For an investigation that took seven months, the report from IPRO that clears Samaritan Hospital of any wrongdoing in Lisa’s death is stunningly brief and short on detail.

It consists of just three paragraphs. The unidentified reviewer suggests that the beta-blocker drug Lopressor, used to treat high blood pressure, may have caused the huge drop in blood sugar, but offers nothing to support this theory. He or she also says that Lisa was "at high risk of spontaneous hypoglycemia (low blood sugar)" but finds that a single blood test after an insulin reaction an hour or so earlier was adequate. "She was being monitored closely," the reviewer insists, and finds no violation of the rules – even though the patient received catastrophic injuries and died as a direct result of severe hypoglycemia.

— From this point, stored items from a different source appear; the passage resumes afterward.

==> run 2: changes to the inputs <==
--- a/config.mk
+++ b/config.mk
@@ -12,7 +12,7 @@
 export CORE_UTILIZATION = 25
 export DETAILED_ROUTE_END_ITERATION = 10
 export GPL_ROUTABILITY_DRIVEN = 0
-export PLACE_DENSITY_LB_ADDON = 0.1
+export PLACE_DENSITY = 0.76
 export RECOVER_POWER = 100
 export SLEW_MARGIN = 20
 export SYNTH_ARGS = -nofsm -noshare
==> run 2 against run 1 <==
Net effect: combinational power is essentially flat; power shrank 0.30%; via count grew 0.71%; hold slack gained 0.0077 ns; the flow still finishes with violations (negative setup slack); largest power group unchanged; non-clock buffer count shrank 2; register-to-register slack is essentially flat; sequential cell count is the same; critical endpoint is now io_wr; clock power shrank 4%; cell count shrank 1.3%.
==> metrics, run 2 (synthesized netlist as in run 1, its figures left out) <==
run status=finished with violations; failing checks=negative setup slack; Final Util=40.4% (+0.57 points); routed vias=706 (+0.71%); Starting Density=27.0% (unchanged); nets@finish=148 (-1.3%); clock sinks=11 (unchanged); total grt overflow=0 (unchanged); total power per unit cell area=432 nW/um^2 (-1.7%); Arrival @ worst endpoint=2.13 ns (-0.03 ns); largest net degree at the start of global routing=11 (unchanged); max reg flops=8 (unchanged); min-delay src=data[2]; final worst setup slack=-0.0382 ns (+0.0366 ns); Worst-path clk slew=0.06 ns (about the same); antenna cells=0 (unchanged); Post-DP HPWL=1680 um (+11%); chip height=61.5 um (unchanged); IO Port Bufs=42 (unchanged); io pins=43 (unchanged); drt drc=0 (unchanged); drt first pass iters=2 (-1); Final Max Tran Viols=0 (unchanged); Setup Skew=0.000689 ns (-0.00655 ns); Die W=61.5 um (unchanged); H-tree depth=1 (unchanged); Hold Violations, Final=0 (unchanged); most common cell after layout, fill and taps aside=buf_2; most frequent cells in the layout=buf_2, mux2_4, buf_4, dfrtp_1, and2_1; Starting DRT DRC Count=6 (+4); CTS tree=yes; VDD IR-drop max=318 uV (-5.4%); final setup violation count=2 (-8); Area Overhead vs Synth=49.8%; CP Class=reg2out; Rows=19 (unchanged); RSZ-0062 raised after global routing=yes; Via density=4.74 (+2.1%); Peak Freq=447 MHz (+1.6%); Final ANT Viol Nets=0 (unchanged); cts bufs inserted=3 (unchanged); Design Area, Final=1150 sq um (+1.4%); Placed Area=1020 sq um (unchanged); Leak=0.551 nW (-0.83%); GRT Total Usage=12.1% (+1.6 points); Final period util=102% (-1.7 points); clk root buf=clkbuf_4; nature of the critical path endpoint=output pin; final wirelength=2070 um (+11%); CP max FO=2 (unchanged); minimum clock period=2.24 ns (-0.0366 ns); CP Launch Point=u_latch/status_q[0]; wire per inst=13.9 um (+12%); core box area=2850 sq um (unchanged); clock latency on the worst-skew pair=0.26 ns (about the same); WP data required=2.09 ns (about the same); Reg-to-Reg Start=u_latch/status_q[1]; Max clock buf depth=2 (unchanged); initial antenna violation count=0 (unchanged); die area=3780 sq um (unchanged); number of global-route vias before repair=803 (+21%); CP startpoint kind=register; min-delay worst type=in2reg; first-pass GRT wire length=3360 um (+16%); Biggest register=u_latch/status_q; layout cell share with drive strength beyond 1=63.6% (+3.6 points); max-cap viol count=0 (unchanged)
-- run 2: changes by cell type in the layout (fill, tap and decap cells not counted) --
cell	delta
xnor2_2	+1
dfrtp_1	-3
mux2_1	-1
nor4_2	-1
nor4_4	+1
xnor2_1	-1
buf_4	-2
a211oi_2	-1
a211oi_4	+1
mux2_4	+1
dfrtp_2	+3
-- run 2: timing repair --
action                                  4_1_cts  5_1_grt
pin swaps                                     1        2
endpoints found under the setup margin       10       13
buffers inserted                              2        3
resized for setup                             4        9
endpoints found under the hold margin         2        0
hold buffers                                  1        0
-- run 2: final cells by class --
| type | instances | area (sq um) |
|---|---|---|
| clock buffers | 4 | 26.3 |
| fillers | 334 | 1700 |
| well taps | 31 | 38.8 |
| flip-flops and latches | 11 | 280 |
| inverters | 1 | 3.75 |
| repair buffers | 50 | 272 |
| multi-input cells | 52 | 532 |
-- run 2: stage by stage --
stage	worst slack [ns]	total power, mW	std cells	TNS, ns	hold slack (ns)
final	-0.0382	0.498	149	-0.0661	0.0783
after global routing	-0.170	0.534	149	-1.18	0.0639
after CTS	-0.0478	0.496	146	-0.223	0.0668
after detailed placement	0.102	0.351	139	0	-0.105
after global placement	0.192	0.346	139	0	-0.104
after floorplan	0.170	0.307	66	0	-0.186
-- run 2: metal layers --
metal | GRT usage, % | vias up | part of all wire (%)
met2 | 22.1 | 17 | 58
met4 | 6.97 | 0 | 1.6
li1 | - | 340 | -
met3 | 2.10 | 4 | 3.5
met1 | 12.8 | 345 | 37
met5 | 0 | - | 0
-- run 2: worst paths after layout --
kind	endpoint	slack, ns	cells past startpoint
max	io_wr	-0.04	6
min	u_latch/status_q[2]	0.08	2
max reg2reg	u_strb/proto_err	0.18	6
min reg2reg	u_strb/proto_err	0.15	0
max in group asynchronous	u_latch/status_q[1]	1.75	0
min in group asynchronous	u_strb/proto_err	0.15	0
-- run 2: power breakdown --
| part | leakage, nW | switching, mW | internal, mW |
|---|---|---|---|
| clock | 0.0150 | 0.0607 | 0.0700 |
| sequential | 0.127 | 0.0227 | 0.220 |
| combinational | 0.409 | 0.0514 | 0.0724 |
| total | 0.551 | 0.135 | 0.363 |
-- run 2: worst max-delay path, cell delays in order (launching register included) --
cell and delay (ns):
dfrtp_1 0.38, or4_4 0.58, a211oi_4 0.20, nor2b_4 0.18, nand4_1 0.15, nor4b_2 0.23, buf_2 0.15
### src/rtl/splat_pkg.sv
package splat_pkg;

  // Decoded control fields of one broadcast instruction
  typedef struct packed {
    logic [1:0] size;     // log2 of lane width in bytes
    logic       merge;    // 1: inactive lanes keep old data
    logic       shift;    // 1: constant shifted left by 8
    logic [7:0] imm8;     // raw signed constant
    logic       undef;    // reserved size/shift pair
    logic       nomatch;  // fixed bits do not match
  } splat_ctl_t;

  // Fixed bits that identify the operation
  function automatic logic fixed_fields_ok(input logic [31:0] w);
    return (w[31:24] == 8'h05) && (w[21:20] == 2'b01) && !w[15];
  endfunction

  // Constant as a 64-bit two's complement value
  function automatic logic [63:0] splat_imm(input logic [7:0] imm8, input logic shift);
    logic [63:0] ext;
    ext = {{56{imm8[7]}}, imm8};
    return shift ? (ext << 8) : ext;
  endfunction

endpackage

### src/rtl/splat_decode.sv
module splat_decode
  import splat_pkg::*;
(
  input  logic [31:0] instr,
  output splat_ctl_t  ctl
);
  // Register-number fields are handled outside this unit
  logic unused_regnums;
  assign unused_regnums = ^{instr[19:16], instr[4:0]};

  always_comb begin
    ctl.size    = instr[23:22];
    ctl.merge   = instr[14];
    ctl.shift   = instr[13];
    ctl.imm8    = instr[12:5];
    ctl.undef   = (instr[23:22] == 2'd0) && instr[13];
    ctl.nomatch = !fixed_fields_ok(instr);
  end
endmodule

### src/rtl/splat_pred_expand.sv
module splat_pred_expand #(
  parameter int NBYTES = 32
) (
  input  logic [NBYTES-1:0] pred,
  input  logic [1:0]        size,
  output logic [NBYTES-1:0] byte_act
);
  // Each byte takes the predicate bit at the lowest byte of its lane
  for (genvar b = 0; b < NBYTES; b++) begin : g_byte
    localparam int LEAD1 = b - (b % 2);
    localparam int LEAD2 = b - (b % 4);
    localparam int LEAD3 = b - (b % 8);
    assign byte_act[b] = (size == 2'd0) ? pred[b]     :
                         (size == 2'd1) ? pred[LEAD1] :
                         (size == 2'd2) ? pred[LEAD2] : pred[LEAD3];
  end
endmodule

### src/rtl/splat_lanes.sv
module splat_lanes #(
  parameter int NBYTES = 32
) (
  input  logic [8*NBYTES-1:0] dest,
  input  logic [NBYTES-1:0]   byte_act,
  input  logic [63:0]         imm64,
  input  logic [1:0]          size,
  input  logic                merge,
  input  logic                wr_en,
  output logic [8*NBYTES-1:0] res
);
  for (genvar b = 0; b < NBYTES; b++) begin : g_byte
    localparam int POS1 = b % 2;
    localparam int POS2 = b % 4;
    localparam int POS3 = b % 8;
    logic [7:0] imm_byte;
    logic [7:0] idle_byte;
    // Which byte of the constant lands here depends on lane width
    assign imm_byte  = (size == 2'd0) ? imm64[7:0]         :
                       (size == 2'd1) ? imm64[8*POS1 +: 8] :
                       (size == 2'd2) ? imm64[8*POS2 +: 8] : imm64[8*POS3 +: 8];
    assign idle_byte = merge ? dest[8*b +: 8] : 8'h00;
    assign res[8*b +: 8] = !wr_en      ? dest[8*b +: 8] :
                           byte_act[b] ? imm_byte       : idle_byte;
  end
endmodule

### src/rtl/vec_imm_splat.sv
module vec_imm_splat
  import splat_pkg::*;
#(
  parameter int VLEN = 256
) (
  input  logic              clk,
  input  logic              rst,
  input  logic              in_valid,
  input  logic [31:0]       instr,
  input  logic [VLEN-1:0]   dest_vec,
  input  logic [VLEN/8-1:0] pred,
  output logic              out_valid,
  output logic [VLEN-1:0]   out_vec,
  output logic              out_undef,
  output logic              out_nomatch
);
  localparam int NBYTES = VLEN / 8;

  if ((VLEN % 128) != 0 || VLEN < 128 || VLEN > 2048) begin : g_bad_vlen
    $error("VLEN must be a multiple of 128 within 128..2048");
  end

  splat_ctl_t        ctl;
  logic [63:0]       imm64;
  logic [NBYTES-1:0] byte_act;
  logic              dec_fault;
  logic              wr_en;
  logic [VLEN-1:0]   next_vec;

  splat_decode u_decode (
    .instr (instr),
    .ctl   (ctl)
  );

  assign imm64     = splat_imm(ctl.imm8, ctl.shift);
  assign dec_fault = ctl.undef | ctl.nomatch;
  assign wr_en     = !dec_fault;

  splat_pred_expand #(.NBYTES(NBYTES)) u_pred (
    .pred     (pred),
    .size     (ctl.size),
    .byte_act (byte_act)
  );

  splat_lanes #(.NBYTES(NBYTES)) u_lanes (
    .dest     (dest_vec),
    .byte_act (byte_act),
    .imm64    (imm64),
    .size     (ctl.size),
    .merge    (ctl.merge),
    .wr_en    (wr_en),
    .res      (next_vec)
  );

  always_ff @(posedge clk) begin
    if (rst) begin
      out_valid   <= 1'b0;
      out_vec     <= '0;
      out_undef   <= 1'b0;
      out_nomatch <= 1'b0;
    end else begin
      out_valid <= in_valid;
      if (in_valid) begin
        out_vec     <= next_vec;
        out_undef   <= ctl.undef;
        out_nomatch <= ctl.nomatch;
      end
    end
  end
endmodule

### config.mk
export PLATFORM = sky130hd
export DESIGN_NAME = vec_imm_splat
export DESIGN_NICKNAME = d
export VERILOG_FILES = /design/src/rtl/splat_pkg.sv /design/src/rtl/splat_decode.sv /design/src/rtl/splat_pred_expand.sv /design/src/rtl/splat_lanes.sv /design/src/rtl/vec_imm_splat.sv
export SDC_FILE = /design/constraint.sdc
export NUM_CORES = 1
export LEC_CHECK = 0
export BUFFER_PORTS_ARGS = -buffer_cell sky130_fd_sc_hd__clkbuf_2
export CAP_MARGIN = 20
export CORE_AREA = 2 2 227 229
export CTS_CLUSTER_SIZE = 14
export DETAILED_ROUTE_END_ITERATION = 12
export DIE_AREA = 0 0 229 231
export PLACE_DENSITY_LB_ADDON = 0.08
export SLEW_MARGIN = 20
export SYNTH_ARGS = -nofsm -noshare
export SYNTH_HDL_FRONTEND = slang
export SYNTH_SLANG_ARGS = --single-unit
### constraint.sdc
create_clock -name clk -period 6.4 [get_ports clk]
set_clock_uncertainty 0.15 [all_clocks]
set_input_delay 1.28 -clock clk [delete_from_list [all_inputs] [get_ports clk]]
set_output_delay 1.28 -clock clk [all_outputs]
set_load 0.01 [all_outputs]
==> results.md <==
* Clock Power Share at 45.4%
* Overflow left after global routing at 0
* Final Cycle Share at 62.93%
* Post-Synth Simple-Gate Area at 16.21%
* Commonest non-fill, non-tap cell in the layout: clkbuf_2
* Max-Cap Viols at 0
* Buf/Inv on CP at 2
* Hold Vio Cnt, Final at 0
* Post-CTS setup buffer count at 0
* Routability cong. at 0.8209
* DP HPWL at 49,560 um
* Pins Over Slew Limit at 0
* Setup WS pre-CTS at 1.807 ns
* Mux cell area share after synthesis at 2.410%
* Sequential cell fraction of total power at 38.4%
* CP max stage delay at 0.70 ns
* Slowest CP cell: nand2b_4
* Min-delay worst type: flop to flop
* Clock buffer depth at 3
* Req. time, crit path at 6.68 ns
* Vias in the first global route at 13.97k
* Routed Antenna Nets at 0
* Synth warn at 0
* IO Pins at 582
* Seq/Total Area, Yosys at 41.27%
* Leak at 7.556 nW
* DR pass1 iterations at 5
* CP endpoint kind: flop
* Endpoints failing setup at 0
* Root buf cell: clkbuf_16
* Routed WL per cell at 25.06 um
* Distinct cells, synth at 67
* Layout cells sized above 1 at 35.03%
* Clock latency on the worst-skew pair at 0.54 ns
* Adder-Cell Fraction of Synth Area at 0%
* CTS hold repair buffers at 0
* Largest fanout on the critical path at 76
* Clock transition at path regs at 0.06 ns
* Status: finished clean
* Synthesized-area fraction occupied by xor and xnor cells at 0.1992%
* Final wirelength at 67,100 um
* DRT iter0 DRCs at 872
* Fmax at 0.2483 GHz
* Vias after detailed routing at 13.93k
* CTS HTree Levels at 2
* Worst-path cell chain: clkbuf_2 > or3b_4 > and4_2 > nand2b_4 > buf_4 > a21oi_1 > a311oi_1
* Sw Pwr at 0.001327 W
* Crit path DAT at 4.31 ns
* Port bufs at 572
* CTS tree: built
* Flip-flop and latch count after synthesis at 259
* CP Launch Type: input port
* WS Path Type: input port to flop
* RSZ-0062 raised after global routing: false
* Core Footprint at 50,680 um^2
* DRC errors left at 0
* Int Power at 0.003330 W
* Synthesized Nets at 1,793
* Final worst setup slack at 2.372 ns
* Complex-gate fraction of the synthesized area at 34.37%
* Family with the most delay on the worst path: simple AND/OR/NAND/NOR gates
* Switching share of power at 28.49%
* Vias per cell at 5.204
* Peak VDD IR at 157.5 uV
* Area delta synth->final at 35.48%
* Main combinational cell family by area after synthesis: compound AO/OA/AOI/OAI gates
* Gate count after technology mapping at 1,470
* Row Count at 83
* TritonCTS buffer count at 35
* Sink Count at 259
* Mean post-synth cell area at 8.546 um^2
* Post-cts sizing count at 0
* Fin crit period at 4.028 ns
* Chip Height at 231 um
* Die X at 229 um
* Power per cell area at 273.6 nW/um^2
* Initial antenna violation count at 16
* Main flop type after synthesis: dfxtp_1
* Most frequent cells in the layout: clkbuf_2 (570), dfxtp_1 (259), a21oi_1 (152)
* Worst rel slew slack at 24.45%
* Post-synth EDFFs at 0
* Post-Syn Area at 12,560 um^2
* First-pass GRT wire length at 95,390 um
* Ys async rst share at 0%
* Layout Nets at 2,287
* Largest net degree at the start of global routing at 133
* Post-route setup TNS at 0 ns
* Full die area at 52,900 um^2
* Overall Global Routing Usage at 24.15%
* Worst-Margin Slew at 1.131 ns
* Gate power share at 16.2%
* Initial Util at 24.79%
[flip-flops by register name (all words and copies together), names as in the netlist]
register	count
out_vec	256
out_valid	1
out_nomatch	1
out_undef	1
[kinds of logic after synthesis]
group / count (synthesis)
compound gates: 609
simple gates: 430
flops: 259
buf+inv: 141
mux: 29
xor+xnor: 2
[per-stage QoR]
step                      cell area, um^2  util [%]  total power [W]  hold slack, ns  std cells
final                               17020     33.58         0.004657          0.3257       2677
after global routing                17020     33.58         0.004850          0.3438       2676
after floorplan                     12560         -         0.002196          0.3453       1470
after detailed placement            15770     31.11         0.002584          0.3140       2607
after CTS                           17000     33.55         0.004714          0.3257       2670
after global placement              15770     31.11         0.002577          0.3123       2607
[power groups by stage]
| stage | registers (W) | logic [W] | clock network [W] |
|---|---|---|---|
| after floorplan | 0.00186 | 0.000331 | 0 |
| after global placement | 0.00182 | 0.000760 | 0 |
| after detailed placement | 0.00182 | 0.000763 | 0 |
| after CTS | 0.00179 | 0.000766 | 0.00216 |
| after global routing | 0.00180 | 0.000820 | 0.00223 |
| final | 0.00179 | 0.000757 | 0.00211 |
[cell usage after synthesis, drive strengths merged (6+ instances only)]
master | count | area (um^2)
dfxtp | 259 | 5185
a21oi | 154 | 785.8
nor2 | 145 | 551.8
nand2 | 118 | 475.5
o21bai | 87 | 653.1
clkbuf | 85 | 319.1
nor3 | 77 | 385.4
a311oi | 67 | 593.1
a211oi | 61 | 457.9
o22ai | 60 | 375.4
buf | 47 | 342.8
o21ai | 44 | 220.2
a221o | 33 | 330.3
nand2b | 29 | 183.9
a221oi | 28 | 301.5
mux2i | 19 | 190.2
a22oi | 18 | 135.1
o211ai | 14 | 120.1
and3 | 11 | 68.82
a31oi | 10 | 68.81
and2 | 10 | 65.06
mux2 | 10 | 112.6
o21a | 10 | 75.07
nor2b | 9 | 56.30
inv | 8 | 30.03
nor3b | 8 | 65.06
o31ai | 8 | 60.06
nor4 | 6 | 50.04
o2111ai | 6 | 52.55
[layer usage]
layer | part of all wire, % | routed length [um] | vias to the layer above | GRT usage, %
li1 | - | - | 6583 | -
met1 | 42 | 28140 | 6717 | 29.40
met2 | 49 | 32820 | 507 | 41.77
met3 | 6.8 | 4574 | 105 | 6.621
met4 | 2.2 | 1449 | 18 | 6.473
met5 | 0.16 | 104 | - | 0
[worst reg2reg max path, cell delays in order, from the launching register on]
cell and delay [ns]:
dfxtp_1 0.37, nor2_1 0.06, nor2_1 0.08, o21ai_0 0.09
a211oi_1 0.26
[final cells by class]
| cell class | count | area (um^2) |
|---|---|---|
| antenna | 7 | 17.52 |
| clock buffer | 53 | 1106 |
| clock inverter | 10 | 128.9 |
| fill | 5544 | 33660 |
| inverter | 9 | 33.78 |
| multi-input combinational | 1070 | 6690 |
| sequential | 259 | 5185 |
| tap | 680 | 850.8 |
| timing repair buffer | 589 | 3007 |
[final timing paths]
| kind | end | cells after the start | start | slack, ns |
|---|---|---|---|---|
| max | out_vec[197]$_SDFFE_PP0P_ | 7 | instr[22] | 2.37 |
| min | out_vec[37]$_SDFFE_PP0P_ | 2 | out_vec[37]$_SDFFE_PP0P_ | 0.33 |
| max reg2reg | out_vec[46]$_SDFFE_PP0P_ | 4 | out_vec[46]$_SDFFE_PP0P_ | 5.30 |
| min reg2reg | out_vec[37]$_SDFFE_PP0P_ | 2 | out_vec[37]$_SDFFE_PP0P_ | 0.33 |
No activity file was read; power rests on OpenSTA's default activity.
--- src/rtl/lcfg_live_regs.sv ---
module lcfg_live_regs
  import lcfg_pkg::*;
#(
  parameter int unsigned REG_W = 8,
  parameter int unsigned DIV_W = 10,
  localparam int unsigned HI_W  = DIV_W - REG_W,
  localparam int unsigned LOW_W = REG_W - HI_W
) (
  input  logic                                clk_i,
  input  logic                                rst_ni,
  input  logic [NUM_BYTE_REGS-1:0]            ld_byte_i,
  input  logic [NUM_BYTE_REGS-1:0][REG_W-1:0] stg_byte_i,
  input  logic                                ld_div_i,
  input  logic [DIV_W-1:0]                    stg_div_i,
  input  logic                                ctl2_wr_i,
  input  logic [LOW_W-1:0]                    ctl2_low_i,
  output logic [NUM_BYTE_REGS-1:0][REG_W-1:0] live_byte_o,
  output logic [REG_W-1:0]                    baud_o,
  output logic [REG_W-1:0]                    ctl2_o
);
  for (genvar g = 0; g < NUM_BYTE_REGS; g++) begin : g_live
    always_ff @(posedge clk_i or negedge rst_ni) begin
      if (!rst_ni)           live_byte_o[g] <= '0;
      else if (ld_byte_i[g]) live_byte_o[g] <= stg_byte_i[g];
    end
  end

  always_ff @(posedge clk_i or negedge rst_ni) begin
    if (!rst_ni)       baud_o <= '0;
    else if (ld_div_i) baud_o <= stg_div_i[REG_W-1:0];
  end

  // read-modify-write: each field has its own writer
  always_ff @(posedge clk_i or negedge rst_ni) begin
    if (!rst_ni) begin
      ctl2_o <= '0;
    end else begin
      if (ld_div_i)  ctl2_o[REG_W-1:LOW_W] <= stg_div_i[DIV_W-1:REG_W];
      if (ctl2_wr_i) ctl2_o[LOW_W-1:0]     <= ctl2_low_i;
    end
  end
endmodule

Here is the text of the IPRO reviewer’s report, which is titled ‘Summary of Professional Analysis of Care':

“A careful review of the medical record including progress notes of physicians and nurses as well as plans of care and quantified indicators of progress (nursing assessment flow sheets) plus lab tests and husband’s complaint and finally admission, consultation and discharge documents was done.

“The patient’s nutrition was judged “adequate” and by the husband’s own description by the evening of November 10th her nausea had subsided prior to cessation of IV fluids. She had brittle diabetes since age 10, gastroparesis and severe neuropathy. She was at high risk of spontaneous hypoglycemia. The patient was being closely monitored. Glucoses were checked 4 X a day including at 10 p.m. shortly before her hypoglycemic episode. She was in a monitored progressive care unit. She was being monitored closely.

“There may be an issue over the use of Lopressor in this setting. Beta blockers may cause more severe prolonged episodes of hypoglycemia in insulin treated diabetics. They are particularly suspect in brittle type 1 diabetics with gastroparesis. The beta block might be needed for ischemic heart disease or arrhythmia but I see no indication of these. There are other options for treatment of hypotension besides beta blockers. If the patient had prior episodes of heart disease or arrhythmia there may have been sufficient indication for the use of Lopressor despite the risks. Other than this observation, the care rendered appeared to be appropriate.”

Now let’s examine several points in detail.

1) "The patient’s nutrition was judged 'adequate.' "

By who? The reviewer doesn’t say. In fact, the medical record shows that Lisa’s protein stores were extremely low – not surprising since her only nutrition for the preceding five days had been through an IV tube.

2) "The patient was being closely monitored."

Not true, even for an otherwise healthy diabetic, certainly not for one who the reviewer claims was "at high risk of spontaneous hypoglycemia."

Lisa’s blood sugar dropped to 55 at about 9 p.m. that evening, a fact the reviewer doesn’t mention. That’s 5 points below what the hospital considers hypoglycemic. According to the chart, at this point Lisa was given a shot of dextrose (glucose) and a drink of orange juice – but no complex carbohydrates, (bread, crackers, etc) as the hospital’s printed ‘hypoglycemia protocol’ requires. After that, only one more blood test was done, at 10 p.m., before Lisa was found four hours later, not breathing and with a blood sugar of 2.

3) "Beta blockers may cause more severe prolonged episodes of hypoglycemia in insulin treated diabetics."

Who says so? The reviewer doesn’t cite any source for this statement. But a check of a Web site run by Novartis, the company that makes Lopressor, found this single statement in 13 pages of prescribing information for the drug:

"Lopressor should be used with caution in diabetic patients if a beta-blocking agent is required. Beta blockers may mask tachycardia (rapid heart rate) occurring with hypoglycemia, but other manifestations such as dizziness and sweating may not be significantly affected."

It says nothing to suggest that Lopressor could cause a 114-point drop in glucose. If that were possible, no diabetic could ever take it because 114 points is more than the normal fasting blood glucose level of 80 to 110.

But the Health Department is quite happy to go along with a review based on these unsupported claims. Case closed.

The real issue here then is New York’s rules and regulations for medical institutions. Apparently they are so weak that a case like this, with all its unanswered questions and the tragic outcome, is not a violation of the any of the rules. Clearly then, no one safe as a patient in any medical facility in New York as long as the state’s standards of care are so dangerously low.

But a state government that so often is swayed by special interests may not have the last word on this case. Ultimately it may be a group of ordinary citizens who will decide if “appropriate” accurately describes the care given to Lisa that night.